:: Input records

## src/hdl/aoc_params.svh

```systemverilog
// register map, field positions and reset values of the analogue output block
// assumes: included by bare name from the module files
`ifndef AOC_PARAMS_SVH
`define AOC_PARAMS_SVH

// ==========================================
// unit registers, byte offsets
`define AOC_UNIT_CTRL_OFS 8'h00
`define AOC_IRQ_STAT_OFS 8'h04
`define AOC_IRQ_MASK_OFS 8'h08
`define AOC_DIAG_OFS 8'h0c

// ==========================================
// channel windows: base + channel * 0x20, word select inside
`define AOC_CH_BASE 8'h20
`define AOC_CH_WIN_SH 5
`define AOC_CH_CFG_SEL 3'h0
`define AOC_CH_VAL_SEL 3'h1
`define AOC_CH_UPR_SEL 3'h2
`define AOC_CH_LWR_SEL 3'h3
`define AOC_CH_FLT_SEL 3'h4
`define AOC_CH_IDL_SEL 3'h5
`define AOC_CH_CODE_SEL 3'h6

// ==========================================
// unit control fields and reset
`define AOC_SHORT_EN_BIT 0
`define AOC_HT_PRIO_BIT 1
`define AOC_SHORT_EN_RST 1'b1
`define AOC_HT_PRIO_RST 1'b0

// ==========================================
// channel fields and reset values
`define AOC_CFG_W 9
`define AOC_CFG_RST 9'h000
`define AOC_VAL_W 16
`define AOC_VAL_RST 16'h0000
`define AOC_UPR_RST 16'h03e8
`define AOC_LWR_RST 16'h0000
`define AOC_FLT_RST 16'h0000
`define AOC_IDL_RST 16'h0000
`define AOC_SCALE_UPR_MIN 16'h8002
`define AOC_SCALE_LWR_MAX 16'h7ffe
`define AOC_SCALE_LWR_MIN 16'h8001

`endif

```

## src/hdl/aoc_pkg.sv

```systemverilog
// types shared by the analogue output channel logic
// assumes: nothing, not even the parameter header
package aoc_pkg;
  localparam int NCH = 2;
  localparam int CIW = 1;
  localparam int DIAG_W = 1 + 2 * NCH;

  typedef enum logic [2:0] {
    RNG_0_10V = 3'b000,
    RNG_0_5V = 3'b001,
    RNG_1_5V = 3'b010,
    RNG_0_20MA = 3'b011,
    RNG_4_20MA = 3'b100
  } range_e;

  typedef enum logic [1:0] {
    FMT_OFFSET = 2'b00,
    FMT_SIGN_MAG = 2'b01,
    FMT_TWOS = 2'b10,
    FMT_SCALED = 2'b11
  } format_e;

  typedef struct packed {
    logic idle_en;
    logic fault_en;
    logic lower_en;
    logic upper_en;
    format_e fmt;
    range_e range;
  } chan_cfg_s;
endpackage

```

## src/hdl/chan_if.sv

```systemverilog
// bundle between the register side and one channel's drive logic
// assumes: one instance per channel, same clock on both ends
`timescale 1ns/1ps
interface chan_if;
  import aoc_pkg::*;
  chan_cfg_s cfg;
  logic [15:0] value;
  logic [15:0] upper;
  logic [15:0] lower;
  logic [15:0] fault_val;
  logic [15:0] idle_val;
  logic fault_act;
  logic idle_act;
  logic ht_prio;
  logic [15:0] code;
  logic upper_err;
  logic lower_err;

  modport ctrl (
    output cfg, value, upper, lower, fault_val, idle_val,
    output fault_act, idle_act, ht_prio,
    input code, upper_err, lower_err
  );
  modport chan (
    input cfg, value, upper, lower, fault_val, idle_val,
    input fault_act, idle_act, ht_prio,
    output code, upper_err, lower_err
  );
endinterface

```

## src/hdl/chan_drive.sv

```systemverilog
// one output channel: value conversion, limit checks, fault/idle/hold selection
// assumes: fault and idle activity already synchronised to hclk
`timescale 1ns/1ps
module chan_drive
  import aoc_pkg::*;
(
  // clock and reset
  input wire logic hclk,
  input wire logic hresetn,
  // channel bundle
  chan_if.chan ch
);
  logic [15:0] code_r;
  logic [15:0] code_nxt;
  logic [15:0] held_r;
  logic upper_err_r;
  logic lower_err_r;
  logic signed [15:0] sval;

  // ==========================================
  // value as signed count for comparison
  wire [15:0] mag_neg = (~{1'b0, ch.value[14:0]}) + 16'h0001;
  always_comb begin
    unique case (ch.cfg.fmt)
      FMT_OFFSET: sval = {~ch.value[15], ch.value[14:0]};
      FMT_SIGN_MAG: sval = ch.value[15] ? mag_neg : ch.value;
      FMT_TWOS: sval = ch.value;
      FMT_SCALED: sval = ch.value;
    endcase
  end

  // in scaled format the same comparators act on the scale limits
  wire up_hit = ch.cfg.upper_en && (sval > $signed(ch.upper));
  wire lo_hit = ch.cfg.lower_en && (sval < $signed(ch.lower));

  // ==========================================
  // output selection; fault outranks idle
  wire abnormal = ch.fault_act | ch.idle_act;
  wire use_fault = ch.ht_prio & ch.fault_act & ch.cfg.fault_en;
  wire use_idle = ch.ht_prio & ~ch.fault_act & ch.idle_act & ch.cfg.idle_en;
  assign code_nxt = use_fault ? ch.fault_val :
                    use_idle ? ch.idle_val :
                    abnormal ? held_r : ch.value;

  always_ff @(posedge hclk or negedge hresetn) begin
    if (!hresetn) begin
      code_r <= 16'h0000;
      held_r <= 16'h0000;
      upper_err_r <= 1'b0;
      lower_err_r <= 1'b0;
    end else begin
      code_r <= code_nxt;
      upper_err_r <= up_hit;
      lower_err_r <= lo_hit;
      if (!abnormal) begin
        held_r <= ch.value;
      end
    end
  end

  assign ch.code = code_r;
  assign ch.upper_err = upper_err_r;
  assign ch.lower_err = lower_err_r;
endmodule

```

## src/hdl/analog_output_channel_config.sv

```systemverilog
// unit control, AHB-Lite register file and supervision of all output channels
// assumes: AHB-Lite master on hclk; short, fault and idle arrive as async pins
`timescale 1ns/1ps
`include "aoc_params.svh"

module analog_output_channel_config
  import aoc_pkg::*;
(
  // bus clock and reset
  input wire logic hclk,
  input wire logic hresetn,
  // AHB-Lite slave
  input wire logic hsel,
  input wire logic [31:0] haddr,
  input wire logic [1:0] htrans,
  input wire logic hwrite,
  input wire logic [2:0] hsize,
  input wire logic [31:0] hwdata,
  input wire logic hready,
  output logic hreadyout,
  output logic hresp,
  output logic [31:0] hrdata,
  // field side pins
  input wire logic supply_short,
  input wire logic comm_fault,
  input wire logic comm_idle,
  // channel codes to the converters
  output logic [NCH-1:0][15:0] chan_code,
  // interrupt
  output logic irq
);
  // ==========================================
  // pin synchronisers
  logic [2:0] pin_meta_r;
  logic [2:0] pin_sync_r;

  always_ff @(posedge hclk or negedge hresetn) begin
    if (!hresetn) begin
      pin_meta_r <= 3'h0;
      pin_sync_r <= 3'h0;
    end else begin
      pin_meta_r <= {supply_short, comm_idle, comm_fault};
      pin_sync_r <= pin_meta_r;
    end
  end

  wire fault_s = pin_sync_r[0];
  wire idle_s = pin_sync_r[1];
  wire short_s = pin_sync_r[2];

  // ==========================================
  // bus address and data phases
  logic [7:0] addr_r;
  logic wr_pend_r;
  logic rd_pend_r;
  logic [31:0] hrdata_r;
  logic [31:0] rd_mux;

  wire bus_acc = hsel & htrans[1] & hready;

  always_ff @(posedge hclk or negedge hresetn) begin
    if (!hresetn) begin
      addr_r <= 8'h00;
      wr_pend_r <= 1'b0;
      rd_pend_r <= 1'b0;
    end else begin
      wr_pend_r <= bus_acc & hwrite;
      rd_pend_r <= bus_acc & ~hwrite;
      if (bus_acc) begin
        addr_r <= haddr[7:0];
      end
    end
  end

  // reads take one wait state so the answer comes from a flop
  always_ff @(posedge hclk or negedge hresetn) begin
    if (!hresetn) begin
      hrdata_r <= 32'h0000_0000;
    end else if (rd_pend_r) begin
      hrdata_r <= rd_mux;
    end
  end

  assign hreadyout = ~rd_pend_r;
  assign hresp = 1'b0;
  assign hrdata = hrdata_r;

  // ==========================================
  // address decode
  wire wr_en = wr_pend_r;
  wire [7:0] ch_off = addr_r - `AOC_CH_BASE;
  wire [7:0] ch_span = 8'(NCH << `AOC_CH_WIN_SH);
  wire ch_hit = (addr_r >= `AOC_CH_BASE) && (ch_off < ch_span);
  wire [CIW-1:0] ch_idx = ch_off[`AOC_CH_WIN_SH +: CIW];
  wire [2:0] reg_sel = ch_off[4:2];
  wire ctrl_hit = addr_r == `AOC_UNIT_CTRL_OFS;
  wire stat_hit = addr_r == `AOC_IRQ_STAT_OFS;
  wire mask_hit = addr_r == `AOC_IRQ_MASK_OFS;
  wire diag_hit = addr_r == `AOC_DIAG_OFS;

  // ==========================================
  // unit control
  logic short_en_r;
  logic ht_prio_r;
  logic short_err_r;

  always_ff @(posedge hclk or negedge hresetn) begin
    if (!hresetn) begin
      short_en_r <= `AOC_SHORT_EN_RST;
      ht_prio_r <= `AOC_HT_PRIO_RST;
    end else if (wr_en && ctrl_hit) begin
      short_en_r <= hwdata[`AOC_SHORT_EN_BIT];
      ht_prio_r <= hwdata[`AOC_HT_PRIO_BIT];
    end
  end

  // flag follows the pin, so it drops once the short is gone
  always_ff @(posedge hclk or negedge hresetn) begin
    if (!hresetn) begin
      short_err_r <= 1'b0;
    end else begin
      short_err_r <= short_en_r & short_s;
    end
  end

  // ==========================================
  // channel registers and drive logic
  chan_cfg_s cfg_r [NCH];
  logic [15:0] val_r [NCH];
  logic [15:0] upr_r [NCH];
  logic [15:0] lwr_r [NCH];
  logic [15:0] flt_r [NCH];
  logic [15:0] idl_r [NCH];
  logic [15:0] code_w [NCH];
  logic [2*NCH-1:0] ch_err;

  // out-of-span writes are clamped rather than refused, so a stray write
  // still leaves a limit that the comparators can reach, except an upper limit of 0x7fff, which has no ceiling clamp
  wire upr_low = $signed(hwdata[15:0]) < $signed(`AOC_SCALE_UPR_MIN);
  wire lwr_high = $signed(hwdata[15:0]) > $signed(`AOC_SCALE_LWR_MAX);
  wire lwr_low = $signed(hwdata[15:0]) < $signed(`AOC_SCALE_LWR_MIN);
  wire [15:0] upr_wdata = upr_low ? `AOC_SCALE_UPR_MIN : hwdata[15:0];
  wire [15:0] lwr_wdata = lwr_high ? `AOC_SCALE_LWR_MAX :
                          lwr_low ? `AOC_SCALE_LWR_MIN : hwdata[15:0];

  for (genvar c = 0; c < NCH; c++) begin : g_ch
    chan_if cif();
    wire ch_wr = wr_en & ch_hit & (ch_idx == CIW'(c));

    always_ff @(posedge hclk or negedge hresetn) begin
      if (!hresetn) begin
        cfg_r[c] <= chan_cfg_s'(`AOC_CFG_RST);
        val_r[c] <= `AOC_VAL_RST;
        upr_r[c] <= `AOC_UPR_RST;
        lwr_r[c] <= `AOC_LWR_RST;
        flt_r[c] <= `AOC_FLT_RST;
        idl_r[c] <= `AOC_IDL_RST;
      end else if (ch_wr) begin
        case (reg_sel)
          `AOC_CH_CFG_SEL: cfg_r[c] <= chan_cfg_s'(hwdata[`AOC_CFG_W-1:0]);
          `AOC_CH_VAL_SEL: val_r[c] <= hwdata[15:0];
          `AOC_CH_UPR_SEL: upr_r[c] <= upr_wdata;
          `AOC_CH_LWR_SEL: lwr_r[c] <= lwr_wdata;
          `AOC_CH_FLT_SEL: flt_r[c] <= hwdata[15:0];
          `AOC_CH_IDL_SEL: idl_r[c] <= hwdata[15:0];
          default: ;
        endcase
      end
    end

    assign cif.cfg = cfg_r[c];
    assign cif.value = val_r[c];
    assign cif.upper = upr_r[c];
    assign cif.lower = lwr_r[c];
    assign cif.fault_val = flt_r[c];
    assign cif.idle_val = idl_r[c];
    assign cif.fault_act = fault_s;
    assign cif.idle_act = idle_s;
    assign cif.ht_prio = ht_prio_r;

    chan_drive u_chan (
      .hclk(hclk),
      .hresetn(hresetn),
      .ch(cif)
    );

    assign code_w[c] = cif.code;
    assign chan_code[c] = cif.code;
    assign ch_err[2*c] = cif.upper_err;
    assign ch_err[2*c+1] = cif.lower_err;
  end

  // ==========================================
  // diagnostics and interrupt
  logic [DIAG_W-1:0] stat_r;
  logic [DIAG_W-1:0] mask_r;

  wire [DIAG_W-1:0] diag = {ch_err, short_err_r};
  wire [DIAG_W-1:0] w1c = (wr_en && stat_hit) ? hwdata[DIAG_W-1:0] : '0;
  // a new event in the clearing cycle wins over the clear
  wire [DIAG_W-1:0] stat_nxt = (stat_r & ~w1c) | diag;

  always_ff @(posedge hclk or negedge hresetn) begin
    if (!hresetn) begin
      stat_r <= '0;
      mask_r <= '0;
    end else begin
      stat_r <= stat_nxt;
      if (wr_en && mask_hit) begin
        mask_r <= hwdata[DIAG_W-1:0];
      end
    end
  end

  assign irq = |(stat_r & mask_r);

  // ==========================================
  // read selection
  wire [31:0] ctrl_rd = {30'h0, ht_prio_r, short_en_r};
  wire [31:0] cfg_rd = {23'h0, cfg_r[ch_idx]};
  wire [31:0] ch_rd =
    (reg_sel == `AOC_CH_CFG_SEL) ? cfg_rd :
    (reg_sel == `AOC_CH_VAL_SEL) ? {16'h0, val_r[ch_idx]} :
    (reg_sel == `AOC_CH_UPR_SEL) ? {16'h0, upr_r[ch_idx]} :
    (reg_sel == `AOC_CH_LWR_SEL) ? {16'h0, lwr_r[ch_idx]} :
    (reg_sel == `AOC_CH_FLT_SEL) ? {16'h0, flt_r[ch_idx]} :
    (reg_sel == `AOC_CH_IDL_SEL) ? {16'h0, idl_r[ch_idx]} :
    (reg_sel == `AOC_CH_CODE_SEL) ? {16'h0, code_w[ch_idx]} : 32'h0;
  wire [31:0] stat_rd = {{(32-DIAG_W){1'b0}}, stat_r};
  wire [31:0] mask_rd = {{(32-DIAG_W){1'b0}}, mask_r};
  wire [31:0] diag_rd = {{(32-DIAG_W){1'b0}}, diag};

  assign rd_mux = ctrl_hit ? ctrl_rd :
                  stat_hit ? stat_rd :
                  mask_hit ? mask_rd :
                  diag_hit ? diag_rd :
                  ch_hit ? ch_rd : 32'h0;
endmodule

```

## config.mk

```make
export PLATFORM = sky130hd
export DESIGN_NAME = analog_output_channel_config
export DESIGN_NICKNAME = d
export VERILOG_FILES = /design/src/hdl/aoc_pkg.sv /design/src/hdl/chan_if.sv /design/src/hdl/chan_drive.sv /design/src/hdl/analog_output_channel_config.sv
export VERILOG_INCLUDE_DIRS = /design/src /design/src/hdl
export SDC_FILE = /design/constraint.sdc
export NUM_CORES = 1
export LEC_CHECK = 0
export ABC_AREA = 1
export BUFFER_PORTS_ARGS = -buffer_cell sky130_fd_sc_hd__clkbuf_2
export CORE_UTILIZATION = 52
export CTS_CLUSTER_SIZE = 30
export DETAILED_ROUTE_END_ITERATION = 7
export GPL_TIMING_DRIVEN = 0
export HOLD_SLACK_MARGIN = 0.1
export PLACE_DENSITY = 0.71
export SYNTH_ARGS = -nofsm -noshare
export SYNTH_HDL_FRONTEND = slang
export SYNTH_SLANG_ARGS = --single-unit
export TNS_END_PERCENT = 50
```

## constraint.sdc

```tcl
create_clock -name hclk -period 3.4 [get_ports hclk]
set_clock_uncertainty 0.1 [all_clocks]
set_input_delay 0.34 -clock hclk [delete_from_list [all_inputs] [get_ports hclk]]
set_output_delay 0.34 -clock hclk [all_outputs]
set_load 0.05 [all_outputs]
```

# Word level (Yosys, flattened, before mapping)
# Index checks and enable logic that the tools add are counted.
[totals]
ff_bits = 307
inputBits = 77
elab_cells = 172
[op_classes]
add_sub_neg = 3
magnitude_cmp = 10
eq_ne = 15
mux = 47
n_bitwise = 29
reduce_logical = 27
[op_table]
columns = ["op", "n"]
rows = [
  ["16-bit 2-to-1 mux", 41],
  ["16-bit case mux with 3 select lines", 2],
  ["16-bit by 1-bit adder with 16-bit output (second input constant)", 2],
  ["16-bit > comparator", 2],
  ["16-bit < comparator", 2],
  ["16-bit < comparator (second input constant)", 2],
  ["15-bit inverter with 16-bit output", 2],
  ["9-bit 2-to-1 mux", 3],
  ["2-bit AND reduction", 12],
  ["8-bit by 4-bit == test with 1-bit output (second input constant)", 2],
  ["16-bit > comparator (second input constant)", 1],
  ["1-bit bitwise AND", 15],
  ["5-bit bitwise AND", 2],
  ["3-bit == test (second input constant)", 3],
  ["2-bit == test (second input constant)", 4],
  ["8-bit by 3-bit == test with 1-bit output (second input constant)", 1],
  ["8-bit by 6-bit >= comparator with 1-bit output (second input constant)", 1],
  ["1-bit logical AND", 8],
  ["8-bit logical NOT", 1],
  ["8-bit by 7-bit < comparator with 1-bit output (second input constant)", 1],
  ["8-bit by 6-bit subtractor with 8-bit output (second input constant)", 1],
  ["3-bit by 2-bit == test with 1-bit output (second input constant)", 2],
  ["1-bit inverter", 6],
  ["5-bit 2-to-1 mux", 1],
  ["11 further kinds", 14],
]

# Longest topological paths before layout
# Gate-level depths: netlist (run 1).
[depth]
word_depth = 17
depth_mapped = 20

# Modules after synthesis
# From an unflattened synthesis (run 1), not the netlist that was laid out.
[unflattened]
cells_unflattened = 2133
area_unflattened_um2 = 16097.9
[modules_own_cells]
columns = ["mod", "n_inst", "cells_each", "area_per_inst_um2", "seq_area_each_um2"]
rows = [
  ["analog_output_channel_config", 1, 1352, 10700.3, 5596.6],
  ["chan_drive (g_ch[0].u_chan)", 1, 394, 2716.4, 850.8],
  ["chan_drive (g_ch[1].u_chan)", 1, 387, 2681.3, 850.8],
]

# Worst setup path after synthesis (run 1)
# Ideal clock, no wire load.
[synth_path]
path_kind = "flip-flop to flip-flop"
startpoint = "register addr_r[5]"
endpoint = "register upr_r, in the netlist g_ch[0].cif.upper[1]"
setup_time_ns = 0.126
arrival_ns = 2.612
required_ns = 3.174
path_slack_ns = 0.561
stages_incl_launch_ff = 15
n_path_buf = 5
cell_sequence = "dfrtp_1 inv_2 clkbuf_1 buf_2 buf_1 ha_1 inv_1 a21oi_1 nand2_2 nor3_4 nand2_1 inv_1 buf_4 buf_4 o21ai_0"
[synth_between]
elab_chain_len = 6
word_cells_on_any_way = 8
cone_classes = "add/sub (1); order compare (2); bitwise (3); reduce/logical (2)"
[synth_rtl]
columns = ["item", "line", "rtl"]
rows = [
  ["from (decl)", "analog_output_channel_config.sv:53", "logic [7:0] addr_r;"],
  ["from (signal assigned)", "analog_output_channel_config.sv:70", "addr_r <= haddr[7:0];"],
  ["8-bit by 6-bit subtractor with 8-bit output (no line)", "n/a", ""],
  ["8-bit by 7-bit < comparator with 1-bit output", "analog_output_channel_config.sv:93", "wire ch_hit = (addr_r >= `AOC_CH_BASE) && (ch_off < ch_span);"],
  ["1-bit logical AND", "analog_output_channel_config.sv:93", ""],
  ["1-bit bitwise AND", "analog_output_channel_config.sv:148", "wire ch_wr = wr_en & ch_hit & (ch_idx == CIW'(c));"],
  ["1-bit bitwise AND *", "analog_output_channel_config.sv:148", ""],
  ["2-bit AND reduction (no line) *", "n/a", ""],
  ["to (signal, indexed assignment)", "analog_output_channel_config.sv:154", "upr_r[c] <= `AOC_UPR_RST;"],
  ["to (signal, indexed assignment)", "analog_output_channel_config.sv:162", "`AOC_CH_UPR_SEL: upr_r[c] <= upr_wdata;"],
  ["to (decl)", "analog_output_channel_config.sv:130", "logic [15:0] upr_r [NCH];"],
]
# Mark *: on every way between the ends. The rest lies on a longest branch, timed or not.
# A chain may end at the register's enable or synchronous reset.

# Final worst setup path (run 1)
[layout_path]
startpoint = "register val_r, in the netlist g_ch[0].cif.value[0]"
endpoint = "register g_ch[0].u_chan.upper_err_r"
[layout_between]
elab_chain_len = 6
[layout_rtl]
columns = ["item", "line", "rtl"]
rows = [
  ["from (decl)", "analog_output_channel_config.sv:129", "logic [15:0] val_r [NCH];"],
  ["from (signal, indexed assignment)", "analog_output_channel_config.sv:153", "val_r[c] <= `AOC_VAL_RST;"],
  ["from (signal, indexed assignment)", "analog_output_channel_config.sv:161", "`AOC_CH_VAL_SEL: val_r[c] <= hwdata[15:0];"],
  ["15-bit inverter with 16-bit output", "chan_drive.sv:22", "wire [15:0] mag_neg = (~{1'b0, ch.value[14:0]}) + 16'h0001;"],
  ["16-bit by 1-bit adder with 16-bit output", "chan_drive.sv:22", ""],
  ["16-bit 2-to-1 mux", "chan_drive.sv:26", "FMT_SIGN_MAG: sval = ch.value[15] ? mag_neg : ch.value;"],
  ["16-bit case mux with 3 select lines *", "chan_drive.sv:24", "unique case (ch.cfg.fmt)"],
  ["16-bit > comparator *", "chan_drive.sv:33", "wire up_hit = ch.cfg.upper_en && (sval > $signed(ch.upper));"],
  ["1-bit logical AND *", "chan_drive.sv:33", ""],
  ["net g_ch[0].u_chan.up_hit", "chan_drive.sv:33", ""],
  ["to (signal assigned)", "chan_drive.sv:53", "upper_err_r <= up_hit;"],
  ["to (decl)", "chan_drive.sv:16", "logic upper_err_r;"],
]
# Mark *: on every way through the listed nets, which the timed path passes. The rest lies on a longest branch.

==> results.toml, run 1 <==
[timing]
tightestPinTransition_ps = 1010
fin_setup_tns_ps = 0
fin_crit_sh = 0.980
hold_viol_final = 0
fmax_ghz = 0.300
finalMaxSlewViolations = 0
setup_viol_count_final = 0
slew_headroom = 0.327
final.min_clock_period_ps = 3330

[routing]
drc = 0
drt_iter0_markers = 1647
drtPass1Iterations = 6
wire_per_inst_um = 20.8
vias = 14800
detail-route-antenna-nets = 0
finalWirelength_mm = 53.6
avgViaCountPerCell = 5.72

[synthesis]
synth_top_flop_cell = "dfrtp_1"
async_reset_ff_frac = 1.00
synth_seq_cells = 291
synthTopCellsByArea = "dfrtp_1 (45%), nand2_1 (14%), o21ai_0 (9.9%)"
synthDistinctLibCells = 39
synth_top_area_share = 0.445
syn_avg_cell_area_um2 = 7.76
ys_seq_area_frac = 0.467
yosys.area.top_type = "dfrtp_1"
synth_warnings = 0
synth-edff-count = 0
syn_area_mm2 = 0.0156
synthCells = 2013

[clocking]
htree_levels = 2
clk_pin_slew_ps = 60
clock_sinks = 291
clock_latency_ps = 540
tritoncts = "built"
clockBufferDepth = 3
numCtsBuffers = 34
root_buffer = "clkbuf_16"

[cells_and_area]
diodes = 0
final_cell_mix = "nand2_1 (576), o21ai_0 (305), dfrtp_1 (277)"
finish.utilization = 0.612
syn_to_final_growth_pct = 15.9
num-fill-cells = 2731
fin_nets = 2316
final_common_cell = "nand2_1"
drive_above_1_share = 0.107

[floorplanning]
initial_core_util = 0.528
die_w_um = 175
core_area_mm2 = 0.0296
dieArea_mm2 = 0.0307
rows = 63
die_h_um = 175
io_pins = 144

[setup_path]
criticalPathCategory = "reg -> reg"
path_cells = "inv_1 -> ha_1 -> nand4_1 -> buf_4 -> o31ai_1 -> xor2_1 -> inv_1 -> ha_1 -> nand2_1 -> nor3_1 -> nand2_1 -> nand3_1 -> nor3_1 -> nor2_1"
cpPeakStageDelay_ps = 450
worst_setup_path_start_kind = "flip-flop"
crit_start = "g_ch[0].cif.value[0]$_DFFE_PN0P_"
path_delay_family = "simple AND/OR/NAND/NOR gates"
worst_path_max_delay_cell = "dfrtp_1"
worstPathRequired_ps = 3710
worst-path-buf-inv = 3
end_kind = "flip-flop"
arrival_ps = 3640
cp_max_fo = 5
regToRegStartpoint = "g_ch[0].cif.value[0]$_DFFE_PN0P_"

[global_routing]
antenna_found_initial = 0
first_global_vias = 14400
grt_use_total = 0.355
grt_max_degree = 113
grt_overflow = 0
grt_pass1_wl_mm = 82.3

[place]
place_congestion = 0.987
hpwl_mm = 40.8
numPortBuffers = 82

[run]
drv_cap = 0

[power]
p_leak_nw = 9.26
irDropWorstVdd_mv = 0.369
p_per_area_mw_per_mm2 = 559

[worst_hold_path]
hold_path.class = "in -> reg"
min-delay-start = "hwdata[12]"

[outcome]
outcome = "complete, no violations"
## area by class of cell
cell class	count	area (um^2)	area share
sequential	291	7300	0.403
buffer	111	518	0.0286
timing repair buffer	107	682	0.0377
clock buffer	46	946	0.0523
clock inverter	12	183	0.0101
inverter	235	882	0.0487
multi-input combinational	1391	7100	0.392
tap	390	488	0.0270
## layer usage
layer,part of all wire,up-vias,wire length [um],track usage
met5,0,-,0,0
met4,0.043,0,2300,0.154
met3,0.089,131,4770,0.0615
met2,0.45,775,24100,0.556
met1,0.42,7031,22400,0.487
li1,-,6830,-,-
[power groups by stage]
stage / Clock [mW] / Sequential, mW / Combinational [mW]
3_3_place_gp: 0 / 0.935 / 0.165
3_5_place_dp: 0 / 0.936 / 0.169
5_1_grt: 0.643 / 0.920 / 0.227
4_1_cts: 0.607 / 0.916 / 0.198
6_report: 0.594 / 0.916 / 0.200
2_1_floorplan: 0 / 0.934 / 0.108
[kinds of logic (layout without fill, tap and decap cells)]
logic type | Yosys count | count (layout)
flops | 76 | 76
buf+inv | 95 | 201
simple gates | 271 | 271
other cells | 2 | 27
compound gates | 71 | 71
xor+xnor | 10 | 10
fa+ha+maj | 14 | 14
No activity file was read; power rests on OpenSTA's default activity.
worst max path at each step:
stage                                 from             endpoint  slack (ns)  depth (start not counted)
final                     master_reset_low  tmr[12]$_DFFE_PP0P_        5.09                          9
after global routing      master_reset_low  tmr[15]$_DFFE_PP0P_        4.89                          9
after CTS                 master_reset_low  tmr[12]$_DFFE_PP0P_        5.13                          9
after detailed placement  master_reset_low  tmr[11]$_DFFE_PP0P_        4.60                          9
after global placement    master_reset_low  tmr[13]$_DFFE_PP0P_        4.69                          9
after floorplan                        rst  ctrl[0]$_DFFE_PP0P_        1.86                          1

::::

Task to carry out:
Show the lines of the records that contain the word "bundle".

Exercise solution:
// bundle between the register side and one channel's drive logic
  // channel bundle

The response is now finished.